The first game in what became known as the Cuban League took place in Havana on December 29, 1878. Esteban Bellán, the first Latin American to play professionally in the United States, was captain (playing manager) of Habana while the opposing Almendares was captained by Carlos Zaldo. (Almendares was a suburb just outside old Havana.) Habana won the first game, 21-20. The only other team in the league was Matanzas. In that first season, only four games were scheduled for each team, with the season lasting through February. Habana won the first championship with a record of 4-0-1.

Early baseball in Cuba, as in the United States, was an amateur sport first organized by gentlemen's athletic clubs. Games were played on Sundays and were typically preceded by a picnic and followed by a dance. A unique feature of early Cuban baseball is that teams played with 10 players per side. The tenth player was a "right shortstop", playing halfway between the first and second bases.

By the mid-1880s, the best-known players were becoming celebrities and baseball began to become professional, as players jumped from team to team and Americans were sometimes brought in as reinforcements. The gradual development of professionalism that took place in Cuba during the 1880s and 1890s echoed the development of professionalism in the United States two decades earlier in the National Association of Base Ball Players, which ultimately led to the formation of the National Association of Professional Base Ball Players. In Cuba, however, the clubs that wished to remain amateur broke off from the Cuban League.

Baseball in Cuba became associated with Cuban identity and nationalism. González Echevarría notes, "Baseball was a sport played in defiance of Spanish authorities, who viewed this American invention as vaguely secessionist and dangerously violent because of the use of sticks. A ban was issued in 1869, just as the Ten Years' War was starting." Several of the sponsors of early baseball teams were also supporters of the revolutionary cause.
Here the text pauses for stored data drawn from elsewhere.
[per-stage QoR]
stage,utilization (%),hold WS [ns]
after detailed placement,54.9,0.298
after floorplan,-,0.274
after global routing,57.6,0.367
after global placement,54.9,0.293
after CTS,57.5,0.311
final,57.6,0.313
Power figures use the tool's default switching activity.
**src/rtl/fpu_pkg.sv**
```systemverilog
// Shared definitions for the FPU tensor pipeline stages: state encoding for
// the forward ReLU sequencer and the FP32 constants it emits.
package fpu_pkg;

    typedef enum logic [2:0] {
        WAIT,
        HDR_N,
        HDR_CP,
        LOOP,
        RD,
        WR,
        DONE
    } relu_fwd_state_t;

    localparam logic [31:0] FP32_ZERO = 32'h0000_0000;
    localparam logic [31:0] FP32_ONE  = 32'h3F80_0000;
    localparam int          SIGN_BIT  = 31;

endpackage

```
**src/rtl/mem_req_ctl.sv**
```systemverilog
// Per-handle memory request controller: raises a read or write request, holds
// it until the memory answers, then latches read data and steps the pointer.
module mem_req_ctl
    import fpu_pkg::*;
(
    input  logic        clk,
    input  logic        rst_l,
    input  logic        req,
    input  logic        wr,
    input  logic [31:0] wdata,
    input  logic        ld_ptr,
    input  logic [31:0] ptr_init,
    input  logic        mem_done,
    input  logic [31:0] data_load,
    output logic        r_en,
    output logic        w_en,
    output logic        avail,
    output logic [31:0] ptr,
    output logic [31:0] data_store,
    output logic        cpl,
    output logic [31:0] rdata
);

    logic        r_en_q, r_en_d;
    logic        w_en_q, w_en_d;
    logic        avail_q, avail_d;
    logic [31:0] ptr_q, ptr_d;
    logic [31:0] data_store_q, data_store_d;
    logic [31:0] rdata_q, rdata_d;

    // A new request is only accepted while idle, so at most one is ever open.
    always_comb begin
        r_en_d       = r_en_q;
        w_en_d       = w_en_q;
        avail_d      = avail_q;
        ptr_d        = ptr_q;
        data_store_d = data_store_q;
        rdata_d      = rdata_q;
        cpl          = avail_q && mem_done;
        if (ld_ptr) begin
            ptr_d = ptr_init;
        end
        if (!avail_q && req) begin
            avail_d      = 1'b1;
            r_en_d       = !wr;
            w_en_d       = wr;
            data_store_d = wdata;
        end
        if (cpl) begin
            avail_d = 1'b0;
            r_en_d  = 1'b0;
            w_en_d  = 1'b0;
            ptr_d   = ptr_q + 32'd1;
            rdata_d = data_load;
        end
    end

    always_ff @(posedge clk) begin
        if (!rst_l) begin
            r_en_q       <= 1'b0;
            w_en_q       <= 1'b0;
            avail_q      <= 1'b0;
            ptr_q        <= 32'd0;
            data_store_q <= 32'd0;
            rdata_q      <= 32'd0;
        end else begin
            r_en_q       <= r_en_d;
            w_en_q       <= w_en_d;
            avail_q      <= avail_d;
            ptr_q        <= ptr_d;
            data_store_q <= data_store_d;
            rdata_q      <= rdata_d;
        end
    end

    assign r_en       = r_en_q;
    assign w_en       = w_en_q;
    assign avail      = avail_q;
    assign ptr        = ptr_q;
    assign data_store = data_store_q;
    assign rdata      = rdata_q;

endmodule

```
**src/rtl/relu_forward.sv**
```systemverilog
// Forward ReLU stage: copies the tensor header from a to d, then writes max(0,x)
// per element. Define RELU_FWD_MASK_EN to also emit a sign mask on handle b.
module relu_forward
    import fpu_pkg::*;
#(
    parameter int MAX_DIMS = 2
) (
    input  logic        clk,
    input  logic        rst_l,
    input  logic        go,
    output logic        a_r_en,
    output logic        a_w_en,
    output logic        a_avail,
    output logic [31:0] a_ptr,
    output logic [31:0] a_data_store,
    input  logic [31:0] a_data_load,
    input  logic        a_done,
    input  logic [31:0] a_region_begin,
    input  logic [31:0] a_region_end,
    output logic        b_r_en,
    output logic        b_w_en,
    output logic        b_avail,
    output logic [31:0] b_ptr,
    output logic [31:0] b_data_store,
    input  logic        b_done,
    input  logic [31:0] b_region_begin,
    input  logic [31:0] b_region_end,
    output logic        d_r_en,
    output logic        d_w_en,
    output logic        d_avail,
    output logic [31:0] d_ptr,
    output logic [31:0] d_data_store,
    input  logic        d_done,
    input  logic [31:0] d_region_begin,
    input  logic [31:0] d_region_end,
    output logic        done,
    output logic        err,
    output logic [31:0] count
);

`ifdef RELU_FWD_MASK_EN
    localparam bit mask_en = 1'b1;
`else
    localparam bit mask_en = 1'b0;
`endif

    relu_fwd_state_t state_q;
    logic [31:0] nd_q, idx_q, hold_q, x_q, count_q;
    logic        err_q;
    logic        a_iss_q, a_ok_q, d_iss_q, d_ok_q, b_iss_q, b_ok_q;
    logic        a_need, d_need, b_need, a_req, d_req, b_req, step_ok, ld_ptr;
    logic        a_cpl, d_cpl, b_cpl;
    logic [31:0] a_rdata, d_rdata, b_rdata, d_wdata, b_wdata, y, mask;
    logic        unused_ok;

    // Each step needs some set of handles; a step is over once every one of
    // them has reported completion, in whatever order the memories answer.
    always_comb begin
        y       = x_q[SIGN_BIT] ? FP32_ZERO : x_q;
        mask    = x_q[SIGN_BIT] ? FP32_ZERO : FP32_ONE;
        a_need  = (state_q == HDR_N) || (state_q == RD) ||
                  ((state_q == HDR_CP) && (idx_q < nd_q));
        d_need  = (state_q == HDR_CP) || (state_q == WR);
        b_need  = mask_en && d_need;
        a_req   = a_need && !a_iss_q;
        d_req   = d_need && !d_iss_q;
        b_req   = b_need && !b_iss_q;
        step_ok = (!a_need || a_ok_q) && (!d_need || d_ok_q) && (!b_need || b_ok_q);
        d_wdata = (state_q == WR) ? y : hold_q;
        b_wdata = (state_q == WR) ? mask : hold_q;
        ld_ptr  = (state_q == WAIT) && go;
    end

    always_ff @(posedge clk) begin
        if (!rst_l) begin
            state_q <= WAIT;
            err_q   <= 1'b0;
            count_q <= 32'd0;
            nd_q    <= 32'd0;
            idx_q   <= 32'd0;
            hold_q  <= 32'd0;
            x_q     <= 32'd0;
            a_iss_q <= 1'b0;
            a_ok_q  <= 1'b0;
            d_iss_q <= 1'b0;
            d_ok_q  <= 1'b0;
            b_iss_q <= 1'b0;
            b_ok_q  <= 1'b0;
        end else begin
            if (a_req) a_iss_q <= 1'b1;
            if (a_cpl) a_ok_q  <= 1'b1;
            if (d_req) d_iss_q <= 1'b1;
            if (d_cpl) d_ok_q  <= 1'b1;
            if (b_req) b_iss_q <= 1'b1;
            if (b_cpl) b_ok_q  <= 1'b1;
            if (step_ok && (a_need || d_need)) begin
                a_iss_q <= 1'b0;
                a_ok_q  <= 1'b0;
                d_iss_q <= 1'b0;
                d_ok_q  <= 1'b0;
                b_iss_q <= 1'b0;
                b_ok_q  <= 1'b0;
            end
            case (state_q)
                WAIT: begin
                    if (go) begin
                        err_q   <= 1'b0;
                        count_q <= 32'd0;
                        state_q <= HDR_N;
                    end
                end
                HDR_N: begin
                    if (step_ok) begin
                        nd_q   <= a_rdata;
                        hold_q <= a_rdata;
                        idx_q  <= 32'd0;
                        if ((a_rdata == 32'd0) || (a_rdata > 32'(MAX_DIMS))) begin
                            err_q   <= 1'b1;
                            state_q <= DONE;
                        end else begin
                            state_q <= HDR_CP;
                        end
                    end
                end
                // Word idx goes out on d while word idx+1 comes in from a.
                HDR_CP: begin
                    if (step_ok) begin
                        hold_q <= a_rdata;
                        idx_q  <= idx_q + 32'd1;
                        if (idx_q == nd_q) state_q <= LOOP;
                    end
                end
                LOOP: begin
                    if (d_ptr == d_region_end) begin
                        state_q <= DONE;
                    end else if (a_ptr == a_region_end) begin
                        err_q   <= 1'b1;
                        state_q <= DONE;
                    end else begin
                        state_q <= RD;
                    end
                end
                RD: begin
                    if (step_ok) begin
                        x_q     <= a_rdata;
                        state_q <= WR;
                    end
                end
                WR: begin
                    if (step_ok) begin
                        count_q <= count_q + 32'd1;
                        state_q <= LOOP;
                    end
                end
                DONE: begin
                    if (!go) state_q <= WAIT;
                end
                default: state_q <= WAIT;
            endcase
        end
    end

    mem_req_ctl u_a_ctl (
        .clk(clk), .rst_l(rst_l), .req(a_req), .wr(1'b0), .wdata(32'd0),
        .ld_ptr(ld_ptr), .ptr_init(a_region_begin), .mem_done(a_done),
        .data_load(a_data_load), .r_en(a_r_en), .w_en(a_w_en), .avail(a_avail),
        .ptr(a_ptr), .data_store(a_data_store), .cpl(a_cpl), .rdata(a_rdata)
    );

    mem_req_ctl u_d_ctl (
        .clk(clk), .rst_l(rst_l), .req(d_req), .wr(1'b1), .wdata(d_wdata),
        .ld_ptr(ld_ptr), .ptr_init(d_region_begin), .mem_done(d_done),
        .data_load(32'd0), .r_en(d_r_en), .w_en(d_w_en), .avail(d_avail),
        .ptr(d_ptr), .data_store(d_data_store), .cpl(d_cpl), .rdata(d_rdata)
    );

`ifdef RELU_FWD_MASK_EN
    // b walks in lockstep with d, so its pointer offset always matches d's.
    mem_req_ctl u_b_ctl (
        .clk(clk), .rst_l(rst_l), .req(b_req), .wr(1'b1), .wdata(b_wdata),
        .ld_ptr(ld_ptr), .ptr_init(b_region_begin), .mem_done(b_done),
        .data_load(32'd0), .r_en(b_r_en), .w_en(b_w_en), .avail(b_avail),
        .ptr(b_ptr), .data_store(b_data_store), .cpl(b_cpl), .rdata(b_rdata)
    );
`else
    assign b_r_en       = 1'b0;
    assign b_w_en       = 1'b0;
    assign b_avail      = 1'b0;
    assign b_ptr        = 32'd0;
    assign b_data_store = 32'd0;
    assign b_cpl        = 1'b0;
    assign b_rdata      = 32'd0;
`endif

    assign unused_ok = ^{b_done, b_region_begin, b_region_end, d_rdata, b_rdata, b_wdata};

    assign done  = (state_q == DONE);
    assign err   = err_q;
    assign count = count_q;

endmodule

```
A number of ballplayers fought against Spain in the Cuban War of Independence (1895–98), and at least three lost their lives: Emilio Sabourín, Juan Manuel Pastoriza, and Ricardo Cabaleiro.

During the 19th century the Cuban League remained a segregated, whites-only institution. However, black Cubans were developing their baseball skills playing for semi-professional and sugarmill teams. The Cuban War of Independence brought Cuban blacks and whites together in a common cause and created the pressures that ultimately brought integration.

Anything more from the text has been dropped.